George M. Bridgeforth and George Holmes
A 35-year-old man injures his right ankle when he trips at a curb. He complains of moderate pain, swelling, and tenderness along the outside of the ankle.
CLINICAL POINTS
- Discovery of accessory ossification is incidental.
- No treatment is necessary.
Clinical Presentation
Accessory ossification centers are nontraumatic occurrences; the mechanism of injury is failure to fuse during development. They are incidental findings seen on routine radiographs. Although accessory ossification centers may appear in one of several different locations in the hindfoot and midfoot (even the forefoot), they usually occur alongside the inferior lateral border of the cuboid, the proximal tuberosity of the fifth metacarpal, or the posterior talus (Fig. 24.1). Usually, they are asymptomatic.
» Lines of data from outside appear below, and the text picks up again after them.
===== config.mk =====
export PLATFORM = sky130hd
export DESIGN_NAME = imem_sync
export DESIGN_NICKNAME = d
export VERILOG_FILES = /design/src/rtl/imem_sync.sv
export SDC_FILE = /design/constraint.sdc
export NUM_CORES = 2
export LEC_CHECK = 0
export ABC_AREA = 1
export CAP_MARGIN = 10
export CORE_MARGIN = 2
export CORE_UTILIZATION = 52
export DETAILED_ROUTE_END_ITERATION = 10
export PLACE_DENSITY_LB_ADDON = 0.08
export SKIP_CTS_REPAIR_TIMING = 1
export SLEW_MARGIN = 10
export SYNTH_ARGS = -nofsm -noshare
export SYNTH_HDL_FRONTEND = slang
export SYNTH_SLANG_ARGS = --single-unit

===== constraint.sdc =====
create_clock -name clk -period 7.11 [get_ports clk]
set_clock_uncertainty 0.15 [all_clocks]
set_input_delay 1.422 -clock clk [delete_from_list [all_inputs] [get_ports clk]]
set_output_delay 1.422 -clock clk [all_outputs]
set_load 0.1 [all_outputs]

===== src/rtl/imem_sync.sv =====
// Loadable, registered-read instruction memory for the fetch stage.
// Run-time programming port, per-word written tracking, fault-coded fetch.
module imem_sync #(
  parameter int DATA_W = 32,
  parameter int DEPTH = 64,
  parameter int ADDR_W = 8,
  parameter logic [DATA_W-1:0] NOP = '0,
  localparam int IW = $clog2(DEPTH)
) (
  input  logic              clk,
  input  logic              rst_n,
  input  logic              prog_en,
  input  logic              prog_we,
  input  logic [IW-1:0]     prog_addr,
  input  logic [DATA_W-1:0] prog_data,
  input  logic              fetch_req,
  input  logic [ADDR_W-1:0] fetch_pc,
  input  logic              stall,
  output logic [DATA_W-1:0] instr,
  output logic              instr_valid,
  output logic [1:0]        fault_code,
  output logic              busy,
  output logic [IW:0]       prog_count
);

  localparam logic [1:0] S_IDLE = 2'd0;
  localparam logic [1:0] S_PROG = 2'd1;
  localparam logic [1:0] S_RUN  = 2'd2;

  localparam logic [1:0] F_OK  = 2'b00;
  localparam logic [1:0] F_MIS = 2'b01;
  localparam logic [1:0] F_OOR = 2'b10;
  localparam logic [1:0] F_UNW = 2'b11;

  localparam logic [IW:0] DEPTH_W = (IW+1)'(DEPTH);

  logic [1:0]        state_q, state_d;
  logic [DATA_W-1:0] mem [DEPTH];
  logic [DEPTH-1:0]  wr_q;
  logic [IW:0]       cnt_q;
  logic [DATA_W-1:0] instr_q, instr_d;
  logic              valid_q, valid_d;
  logic [1:0]        fault_q, fault_d;

  logic          addr_ok;
  logic          idx_ok;
  logic          wr_en;
  logic          fetch_go;
  logic          misal;
  logic          hit;
  logic [IW-1:0] rd_idx;

  // Full-range indices make the bound checks vacuous.
  if (DEPTH == (1 << IW)) begin : g_addr_full
    assign addr_ok = 1'b1;
  end else begin : g_addr_cmp
    assign addr_ok = {1'b0, prog_addr} < DEPTH_W;
  end

  if (DEPTH == (1 << (ADDR_W-2))) begin : g_idx_full
    assign idx_ok = 1'b1;
  end else begin : g_idx_cmp
    localparam logic [ADDR_W-2:0] DEPTH_PC = (ADDR_W-1)'(DEPTH);
    logic [ADDR_W-3:0] pc_idx;
    assign pc_idx = fetch_pc[ADDR_W-1:2];
    assign idx_ok = {1'b0, pc_idx} < DEPTH_PC;
  end

  assign rd_idx   = fetch_pc[IW+1:2];
  assign misal    = |fetch_pc[1:0];
  assign hit      = wr_q[rd_idx];
  assign wr_en    = (state_q == S_PROG) && prog_we && addr_ok;
  assign fetch_go = (state_q == S_RUN) && fetch_req
                    && !prog_en && !stall;

  always_comb begin
    state_d = state_q;
    if (prog_en) begin
      state_d = S_PROG;
    end else if (state_q == S_PROG) begin
      state_d = S_RUN;
    end
  end

  always_comb begin
    instr_d = instr_q;
    fault_d = fault_q;
    valid_d = 1'b0;
    if (stall) begin
      valid_d = valid_q;
    end else if (fetch_go) begin
      valid_d = 1'b1;
      instr_d = NOP;
      unique case (1'b1)
        misal: fault_d = F_MIS;
        !misal && !idx_ok: fault_d = F_OOR;
        !misal && idx_ok && !hit: fault_d = F_UNW;
        default: begin
          fault_d = F_OK;
          instr_d = mem[rd_idx];
        end
      endcase
    end
  end

  // Array contents survive reset; only the written bits are cleared.
  always_ff @(posedge clk) begin
    if (wr_en) begin
      mem[prog_addr] <= prog_data;
    end
  end

  always_ff @(posedge clk or negedge rst_n) begin
    if (!rst_n) begin
      state_q <= S_IDLE;
      wr_q    <= '0;
      cnt_q   <= '0;
      instr_q <= NOP;
      valid_q <= 1'b0;
      fault_q <= F_OK;
    end else begin
      state_q <= state_d;
      instr_q <= instr_d;
      valid_q <= valid_d;
      fault_q <= fault_d;
      if (wr_en) begin
        wr_q[prog_addr] <= 1'b1;
        if (cnt_q != DEPTH_W) begin
          cnt_q <= cnt_q + 1'b1;
        end
      end
    end
  end

  assign instr       = instr_q;
  assign instr_valid = valid_q;
  assign fault_code  = fault_q;
  assign busy        = (state_q == S_PROG);
  assign prog_count  = cnt_q;

endmodule


==> Implementation_results.wiki <==
{| class="wikitable"
! Metric !! Value
|-
| Post-synthesis cell area || 86,480 sq um
|-
| Number of enable flip-flop cells after synthesis || 2,048
|-
| Initial DRC Count || 7,337
|-
| Ordered cell list for the critical path || clkdlybuf4s50_1
|-
| Type of the worst min-delay path || reg -> reg
|-
| Buffers added on ports || 94
|-
| Flip-flop and latch count after synthesis || 2,156
|-
| Post-route antenna net violation count || 0
|-
| Worst endpoint required time || 5540 ps
|-
| Critical Path End Type || output pin
|-
| Residual DRC || 0
|-
| Top post-synthesis cells by area || edfxtp_1 71%, nand3_1 11%, nand2_1 11%
|-
| Smallest setup slack after layout || 2789 ps
|-
| Vias per inst || 5.927
|-
| Horizontal die dimension || 411.8 microns
|-
| Peak clock frequency supported by timing || 231.4 MHz
|-
| Clock tree from TritonCTS || yes
|-
| Buffers & Inverters on Critical Path || 1
|-
| Final-report hold violation count || 0
|-
| Cell with the most instances after synthesis || nand2_1
|-
| Die Y || 411.8 microns
|-
| Clock insertion delay at the later pin of the skew report || 850 ps
|-
| Number of max-cap violations || 0
|-
| Worst-case clock buffer depth || 3
|-
| Worst slew margin relative to its limit || 14.39%
|-
| Crit share post-route || 60.77%
|-
| Detailed-route wire length per cell || 26.42 microns
|-
| Yosys top cell by area || edfxtp_1
|-
| Placeable core area || 165,000 sq um
|-
| Prevailing post-synth register cell || edfxtp_1
|-
| Critical Path AT || 2750 ps
|-
| First-pass detailed-route iteration total || 6
|-
| Initial Util || 52.41%
|-
| Boundary Pins || 95
|-
| Accumulated negative setup slack || 0 ps
|-
| Post-synthesis async set-or-reset flop share || 5.009%
|-
| Crit path largest cell delay || 1240 ps
|-
| CTS sink cnt || 2,156
|-
| Maximum fanout encountered on the critical timing path || 2
|-
| Post-layout nets || 7,292
|-
| Clk pin slew, worst setup/hold paths || 60 ps
|-
| CTS H-tree depth || 4
|-
| Critical path's top delay family || buffers and inverters
|-
| Run status || complete, no violations
|-
| Total Routing Usage GR || 29.79%
|-
| Slowest-stage cell, CP || clkdlybuf4s50_1
|-
| Total power consumption of the routed design || 27.10 mW
|-
| Fraction of layout instances using a drive strength above 1 || 8.292%
|-
| Mean area per synthesized cell || 11.94 sq um
|-
| Leakage || 34.76 nW
|-
| Cell at the root of the clock tree || clkbuf_16
|-
| Die footprint || 169,600 sq um
|-
| Maximum VDD drop || 0.2656 mV
|-
| Type of the worst setup path || reg -> out
|-
| Power per cell area || 280.4 nW/um^2
|-
| Number of antenna violations at the first check in global routing || 9
|-
| Routability congestion estimate from global placement || 0.8606
|-
| Area share of the largest cell type after synthesis || 71.11%
|-
| Synth cell count leaders || 2,474 x nand2_1, 2,048 x edfxtp_1, 1,969 x nand3_1, 311 x buf_2, 108 x dfrtp_1
|-
| Cells after synthesis || 7,245
|-
| CP startpoint kind || flip-flop
|-
| Minimum clock period || 4321 ps
|-
| Sequential element share of the synthesized area || 74.24%
|-
| Total via count in the routed design || 56,960
|-
| Total routed wirelength || 253,900 microns
|-
| Transition time at the pin with the least slew margin || 1281 ps
|-
| Wire length of the first global-routing pass || 368,300 microns
|-
| Setup repair after global routing missed its margin || no
|-
| Number of global-route vias before repair || 53,150
|-
| Number of synthesis warnings || 0
|-
| Worst-case hold slack || 317.3 ps
|-
| Maximum number of pins on one net before global-route repair || 150
|-
| Number of slew-limit violations in the final report || 0
|-
| Number of cell rows || 149
|-
| Post-placement setup slack || 2106 ps
|-
| Global-route congestion overflow total || 0
|-
| Number of CTS-inserted buffers || 216
|-
| Total setup violations reported at the end of the flow || 0
|-
| Synth Net Count || 7,299
|-
| Hpwl dp || 136,500 microns
|-
| Area delta synth->final || 11.76%
|-
| Number of library cell types mapped by synthesis || 23
|}
-- cells by family after synthesis --
| logic type | count (synthesis) | share of synthesized area, % |
|---|---|---|
| buffers and inverters | 489 | 2.677 |
| xor gates and xnor gates | 6 | 0.06077 |
| adders and majority gates | 2 | 0.02893 |
| AOI/OAI and AO/OA | 4 | 0.02604 |
| and+or+nand+nor | 4588 | 22.97 |
| DFF | 2156 | 74.24 |
-- worst register-to-register path: cells and delay by family (launching register included) --
| family | cells | cell delay, ps |
|---|---|---|
| simple gates | 5 | 2340 |
| buf+inv | 2 | 550 |
| flops | 1 | 350 |
-- state kept, by name, indices dropped and copies added (netlist names) --
name / cells
fault_code: 2
instr: 32
instr_valid: 1
mem: 2048
prog_count: 7
state_q: 2
wr_q: 64
-- report_power, final --
group	total (mW)	switching, mW	internal [mW]
Clock	11.0	4.75	6.27
Combinational	2.00	1.55	0.449
Sequential	14.1	0.0760	14.0
-- area by class of cell --
| type | count | area [sq um] |
|---|---|---|
| Fill cell | 13310 | 68340 |
| Clock inverter | 88 | 674.4 |
| Tap cell | 2189 | 2739 |
| Sequential cell | 2156 | 64200 |
| Inverter | 21 | 107.6 |
| Timing Repair Buffer | 243 | 2336 |
| Clock buffer | 309 | 6122 |
| Multi-Input combinational cell | 4600 | 20460 |
| Antenna cell | 4 | 10.01 |
-- metrics by stage --
stage          utilization, %  instance area, sq um  std cells
3_3_place_gp            54.29                 89570       9197
5_1_grt                 58.58                 96640       9607
4_1_cts                 58.46                 96450       9598
2_1_floorplan               -                 86480       7245
3_5_place_dp            54.34                 89650       9201
6_report                58.58                 96650       9610
-- layer usage --
metal	vias up	GRT usage, %	part of all wire, %
met5	-	0	0
met4	0	8.602	2.7
met3	315	6.083	9.8
met2	2722	43.85	44
met1	28330	45.02	43
li1	25590	-	-
-- path summary, 6_finish.rpt --
kind,to,depth (start not counted),slack [ps],from
hold / removal,wr_q[24],1,320,wr_q[24]
min in group asynchronous,wr_q[35],1,340,rst_n
hold reg to reg,wr_q[24],1,320,wr_q[24]
setup reg to reg,mem[25][0],7,3350,state_q[0]
setup / recovery,instr[0],1,2790,instr[0]
max in group asynchronous,wr_q[27],2,5360,rst_n
-- cells in the final DEF, fill, tap and decap left out, drive strengths merged --
| cell type | Yosys | final |
|---|---|---|
| a21oi | 2 | 2 |
| buf | 380 | 188 |
| bufinv | 0 | 9 |
| clkbuf | 88 | 309 |
| clkdlybuf4s50 | 0 | 55 |
| clkinv | 0 | 71 |
| clkinvlp | 0 | 2 |
| dfrtp | 108 | 108 |
| diode | 0 | 4 |
| edfxtp | 2048 | 2048 |
| ha | 2 | 2 |
| inv | 21 | 27 |
| nand2 | 2475 | 2475 |
| nand3 | 1969 | 1969 |
| nand4 | 2 | 2 |
| nor2 | 75 | 75 |
| nor3 | 2 | 2 |
| o21ai | 1 | 1 |
| o31ai | 1 | 1 |
| or2 | 65 | 65 |
| xnor2 | 1 | 1 |
| xor2 | 5 | 5 |
Power figures use the tool's default switching activity.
The absence of pain, swelling, and tenderness along with their characteristic sesamoid appearance should prevent the examiner from confusing them with an acute fracture. Accessory ossification centers rarely require surgical removal.
Radiographic Evaluation
Accessory ossification centers are visible on radiographs taken for other purposes. Unlike acute fractures, they are not associated with soft swelling and tenderness and usually do not fit into larger bones like pieces of a puzzle. Common ossicles include the os peroneum (peroneal ossicle), which lies inferior laterally to the cuboid (Fig. 24.2) and the os vesalianum (vesalian ossicle), which is proximal inferior border of the tuberosity of the fifth metatarsal (Fig. 24.3). The os trigonum (trigone ossicle) lies posterior to the talus (Fig. 24.4). The peroneal ossicle and the vesalian ossicle may be identified on the lateral or the oblique view. The trigone ossicle is best appreciated on the lateral view.